The art of selling photos, how computer vision will shift the landscape of commerce.
What’s the difference between language and pictures? The old saying goes a picture is worth a thousand words, but have you ever considered that a picture can be described in any language? A quick search on google told me there are up to 6,500 dialects spoken across the world… So is a picture really worth 65,000 words – Maybe not, but it can be considered that pictures are a universal medium for communication that can bridge between cultures with different dialects. Evident when you look at platforms like instagram where niche brands with a unique perspective are able to build a global following thanks to the imagery they create.
Put yourself in the shoes of a buyer online, what formulates your purchase choices?
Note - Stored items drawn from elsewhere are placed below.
<file path="src/rtl/ctrl_pipe_regs_if.sv">
// Control bundle between the decoders/hazard unit and the ID/EX, EX/MEM, MEM/WB
// control registers of the pipelined RV32I core.
interface ctrl_pipe_regs_if #(
  parameter int RD_W      = 5,
  parameter int ALUCTRL_W = 3
);
  // Decode-stage controls and Execute-stage inputs
  logic                 FlushE;
  logic                 RegWriteD;
  logic [1:0]           ResultSrcD;
  logic                 MemWriteD;
  logic                 JumpD;
  logic                 BranchD;
  logic                 ALUSrcD;
  logic [ALUCTRL_W-1:0] ALUControlD;
  logic [RD_W-1:0]      RdD;
  logic                 ZeroE;

  // Execute-stage copies and redirect
  logic                 RegWriteE;
  logic [1:0]           ResultSrcE;
  logic                 MemWriteE;
  logic                 JumpE;
  logic                 BranchE;
  logic                 ALUSrcE;
  logic [ALUCTRL_W-1:0] ALUControlE;
  logic [RD_W-1:0]      RdE;
  logic                 ValidE;
  logic                 PCSrcE;

  // Memory- and Writeback-stage copies
  logic                 RegWriteM;
  logic [1:0]           ResultSrcM;
  logic                 MemWriteM;
  logic [RD_W-1:0]      RdM;
  logic                 ValidM;
  logic                 RegWriteW;
  logic [1:0]           ResultSrcW;
  logic [RD_W-1:0]      RdW;
  logic                 ValidW;

  modport master (
    output FlushE, RegWriteD, ResultSrcD, MemWriteD, JumpD, BranchD, ALUSrcD,
           ALUControlD, RdD, ZeroE,
    input  RegWriteE, ResultSrcE, MemWriteE, JumpE, BranchE, ALUSrcE, ALUControlE,
           RdE, ValidE, PCSrcE, RegWriteM, ResultSrcM, MemWriteM, RdM, ValidM,
           RegWriteW, ResultSrcW, RdW, ValidW
  );

  modport slave (
    input  FlushE, RegWriteD, ResultSrcD, MemWriteD, JumpD, BranchD, ALUSrcD,
           ALUControlD, RdD, ZeroE,
    output RegWriteE, ResultSrcE, MemWriteE, JumpE, BranchE, ALUSrcE, ALUControlE,
           RdE, ValidE, PCSrcE, RegWriteM, ResultSrcM, MemWriteM, RdM, ValidM,
           RegWriteW, ResultSrcW, RdW, ValidW
  );
endinterface

</file>
<file path="src/rtl/ctrl_pipe_regs.sv">
// Control pipeline registers (E, M, W banks) and Execute-stage redirect PCSrcE.
// Optional flush counter output BubbleCnt is enabled by defining CTRL_BUBBLE_CNT_EN.
module ctrl_pipe_regs #(
  parameter int RD_W      = 5,
  parameter int ALUCTRL_W = 3
) (
  input  logic             clk,
  input  logic             reset,
  ctrl_pipe_regs_if.slave  bus
`ifdef CTRL_BUBBLE_CNT_EN
  ,
  output logic [31:0]      BubbleCnt
`endif
);

  typedef struct packed {
    logic                 reg_write;
    logic [1:0]           result_src;
    logic                 mem_write;
    logic                 jump;
    logic                 branch;
    logic                 alu_src;
    logic [ALUCTRL_W-1:0] alu_control;
    logic [RD_W-1:0]      rd;
    logic                 valid;
  } e_bank_t;

  e_bank_t e_next;

  // A flushed slot becomes an all-zero bubble, so Rd never aliases a real register.
  always_comb begin
    // NOTE: default first so every path assigns e_next and no latch is inferred.
    e_next = '0;
    if (!bus.FlushE) begin
      e_next.reg_write   = bus.RegWriteD;
      e_next.result_src  = bus.ResultSrcD;
      e_next.mem_write   = bus.MemWriteD;
      e_next.jump        = bus.JumpD;
      e_next.branch      = bus.BranchD;
      e_next.alu_src     = bus.ALUSrcD;
      e_next.alu_control = bus.ALUControlD;
      e_next.rd          = bus.RdD;
      e_next.valid       = 1'b1;
    end
  end

  always_ff @(posedge clk) begin
    // NOTE: non-blocking so every bank samples the previous stage's old value.
    if (reset) begin
      bus.RegWriteE   <= 1'b0;
      bus.ResultSrcE  <= '0;
      bus.MemWriteE   <= 1'b0;
      bus.JumpE       <= 1'b0;
      bus.BranchE     <= 1'b0;
      bus.ALUSrcE     <= 1'b0;
      bus.ALUControlE <= '0;
      bus.RdE         <= '0;
      bus.ValidE      <= 1'b0;
      bus.RegWriteM   <= 1'b0;
      bus.ResultSrcM  <= '0;
      bus.MemWriteM   <= 1'b0;
      bus.RdM         <= '0;
      bus.ValidM      <= 1'b0;
      bus.RegWriteW   <= 1'b0;
      bus.ResultSrcW  <= '0;
      bus.RdW         <= '0;
      bus.ValidW      <= 1'b0;
    end else begin
      bus.RegWriteE   <= e_next.reg_write;
      bus.ResultSrcE  <= e_next.result_src;
      bus.MemWriteE   <= e_next.mem_write;
      bus.JumpE       <= e_next.jump;
      bus.BranchE     <= e_next.branch;
      bus.ALUSrcE     <= e_next.alu_src;
      bus.ALUControlE <= e_next.alu_control;
      bus.RdE         <= e_next.rd;
      bus.ValidE      <= e_next.valid;
      bus.RegWriteM   <= bus.RegWriteE;
      bus.ResultSrcM  <= bus.ResultSrcE;
      bus.MemWriteM   <= bus.MemWriteE;
      bus.RdM         <= bus.RdE;
      bus.ValidM      <= bus.ValidE;
      bus.RegWriteW   <= bus.RegWriteM;
      bus.ResultSrcW  <= bus.ResultSrcM;
      bus.RdW         <= bus.RdM;
      bus.ValidW      <= bus.ValidM;
    end
  end

  // Bubbles and reset leave BranchE/JumpE at 0, so no redirect can come from them.
  assign bus.PCSrcE = (bus.BranchE & bus.ZeroE) | bus.JumpE;

`ifdef CTRL_BUBBLE_CNT_EN
  always_ff @(posedge clk) begin
    if (reset)           BubbleCnt <= '0;
    else if (bus.FlushE) BubbleCnt <= BubbleCnt + 32'd1;
  end
`endif

endmodule

</file>
<file path="src/flat_wrapper.sv">
// flat-port wrapper written by rule: the top's interface ports become plain ports
module ctrl_pipe_regs_flat 
#(
  parameter int RD_W      = 5,
  parameter int ALUCTRL_W = 3
)
  (clk, reset, bus_FlushE, bus_RegWriteD, bus_ResultSrcD, bus_MemWriteD, bus_JumpD, bus_BranchD, bus_ALUSrcD, bus_ALUControlD, bus_RdD, bus_ZeroE, bus_RegWriteE, bus_ResultSrcE, bus_MemWriteE, bus_JumpE, bus_BranchE, bus_ALUSrcE, bus_ALUControlE, bus_RdE, bus_ValidE, bus_PCSrcE, bus_RegWriteM, bus_ResultSrcM, bus_MemWriteM, bus_RdM, bus_ValidM, bus_RegWriteW, bus_ResultSrcW, bus_RdW, bus_ValidW);
  ctrl_pipe_regs_if #(.RD_W(RD_W), .ALUCTRL_W(ALUCTRL_W)) bus_i ();
  input  logic clk;
  input  logic reset;
  input wire logic [$bits(bus_i.FlushE)-1:0] bus_FlushE;
  input wire logic [$bits(bus_i.RegWriteD)-1:0] bus_RegWriteD;
  input wire logic [$bits(bus_i.ResultSrcD)-1:0] bus_ResultSrcD;
  input wire logic [$bits(bus_i.MemWriteD)-1:0] bus_MemWriteD;
  input wire logic [$bits(bus_i.JumpD)-1:0] bus_JumpD;
  input wire logic [$bits(bus_i.BranchD)-1:0] bus_BranchD;
  input wire logic [$bits(bus_i.ALUSrcD)-1:0] bus_ALUSrcD;
  input wire logic [$bits(bus_i.ALUControlD)-1:0] bus_ALUControlD;
  input wire logic [$bits(bus_i.RdD)-1:0] bus_RdD;
  input wire logic [$bits(bus_i.ZeroE)-1:0] bus_ZeroE;
  output wire logic [$bits(bus_i.RegWriteE)-1:0] bus_RegWriteE;
  output wire logic [$bits(bus_i.ResultSrcE)-1:0] bus_ResultSrcE;
  output wire logic [$bits(bus_i.MemWriteE)-1:0] bus_MemWriteE;
  output wire logic [$bits(bus_i.JumpE)-1:0] bus_JumpE;
  output wire logic [$bits(bus_i.BranchE)-1:0] bus_BranchE;
  output wire logic [$bits(bus_i.ALUSrcE)-1:0] bus_ALUSrcE;
  output wire logic [$bits(bus_i.ALUControlE)-1:0] bus_ALUControlE;
  output wire logic [$bits(bus_i.RdE)-1:0] bus_RdE;
  output wire logic [$bits(bus_i.ValidE)-1:0] bus_ValidE;
  output wire logic [$bits(bus_i.PCSrcE)-1:0] bus_PCSrcE;
  output wire logic [$bits(bus_i.RegWriteM)-1:0] bus_RegWriteM;
  output wire logic [$bits(bus_i.ResultSrcM)-1:0] bus_ResultSrcM;
  output wire logic [$bits(bus_i.MemWriteM)-1:0] bus_MemWriteM;
  output wire logic [$bits(bus_i.RdM)-1:0] bus_RdM;
  output wire logic [$bits(bus_i.ValidM)-1:0] bus_ValidM;
  output wire logic [$bits(bus_i.RegWriteW)-1:0] bus_RegWriteW;
  output wire logic [$bits(bus_i.ResultSrcW)-1:0] bus_ResultSrcW;
  output wire logic [$bits(bus_i.RdW)-1:0] bus_RdW;
  output wire logic [$bits(bus_i.ValidW)-1:0] bus_ValidW;
  assign bus_i.FlushE = bus_FlushE;
  assign bus_i.RegWriteD = bus_RegWriteD;
  assign bus_i.ResultSrcD = bus_ResultSrcD;
  assign bus_i.MemWriteD = bus_MemWriteD;
  assign bus_i.JumpD = bus_JumpD;
  assign bus_i.BranchD = bus_BranchD;
  assign bus_i.ALUSrcD = bus_ALUSrcD;
  assign bus_i.ALUControlD = bus_ALUControlD;
  assign bus_i.RdD = bus_RdD;
  assign bus_i.ZeroE = bus_ZeroE;
  assign bus_RegWriteE = bus_i.RegWriteE;
  assign bus_ResultSrcE = bus_i.ResultSrcE;
  assign bus_MemWriteE = bus_i.MemWriteE;
  assign bus_JumpE = bus_i.JumpE;
  assign bus_BranchE = bus_i.BranchE;
  assign bus_ALUSrcE = bus_i.ALUSrcE;
  assign bus_ALUControlE = bus_i.ALUControlE;
  assign bus_RdE = bus_i.RdE;
  assign bus_ValidE = bus_i.ValidE;
  assign bus_PCSrcE = bus_i.PCSrcE;
  assign bus_RegWriteM = bus_i.RegWriteM;
  assign bus_ResultSrcM = bus_i.ResultSrcM;
  assign bus_MemWriteM = bus_i.MemWriteM;
  assign bus_RdM = bus_i.RdM;
  assign bus_ValidM = bus_i.ValidM;
  assign bus_RegWriteW = bus_i.RegWriteW;
  assign bus_ResultSrcW = bus_i.ResultSrcW;
  assign bus_RdW = bus_i.RdW;
  assign bus_ValidW = bus_i.ValidW;
  ctrl_pipe_regs #(.RD_W(RD_W), .ALUCTRL_W(ALUCTRL_W)) u_core (.clk(clk), .reset(reset), .bus(bus_i));
endmodule
</file>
More often than not products with accurate and representational photography are more appealing than ones with limited or subprime shots. Given 2 identical products, I would spend my money on whoever has the most comprehensive listing.
Now consider the new landscape of ecommerce, sellers are able to reach buyers regardless of location or language and buyers are able to discover an almost unlimited number of items that could fit their personal style. User adoption of visual search technology will inevitably benefit both sellers and buyers because of generalized AI’s ability to generate fine grain object descriptions of buyers and products. If you consider the increasing availability of visual search technology, then the imagery that drives ecommerce can be seen to have increased value in the shifting world of new retail.
In this case, fine grain object descriptions can be described as a comprehensive index of features extracted from a input image. AI services company ScopeMedia attributes over 40,000 categories to index fashion imagery for its Stylist platform, resulting in a searchable collection of attributes assigned to each item in any given inventory. Focused on attributes like form, style, colour and fit, the models help digital systems understand the more human aspects of fashion and can recommend items based on a customers personal style.
The visual search technologies that power the Stylist platform allow for personalized interactions and search results even with a major language barrier between buyer and seller. The universally understood nature of imagery is such that language is irrelevant when understanding what it means to have style. Indeed, language becomes useful when trying to describe style, but as we know, the same visual attributes can be described in different languages to derive the same meaning.
As images can be used to bridge language barriers, we have noticed that employing deep learning technologies and computer vision for specific applications, like fashion, create a similar bridge between culture and computer. Providing the tools and training that help computers understand the nature of culture erases the need for customers to find the words to describe it, thus improving product discovery and the relevance of search results. Regardless of language, widespread adoption of visual search technologies will enable browsing and buying that’s accessible to anyone anywhere.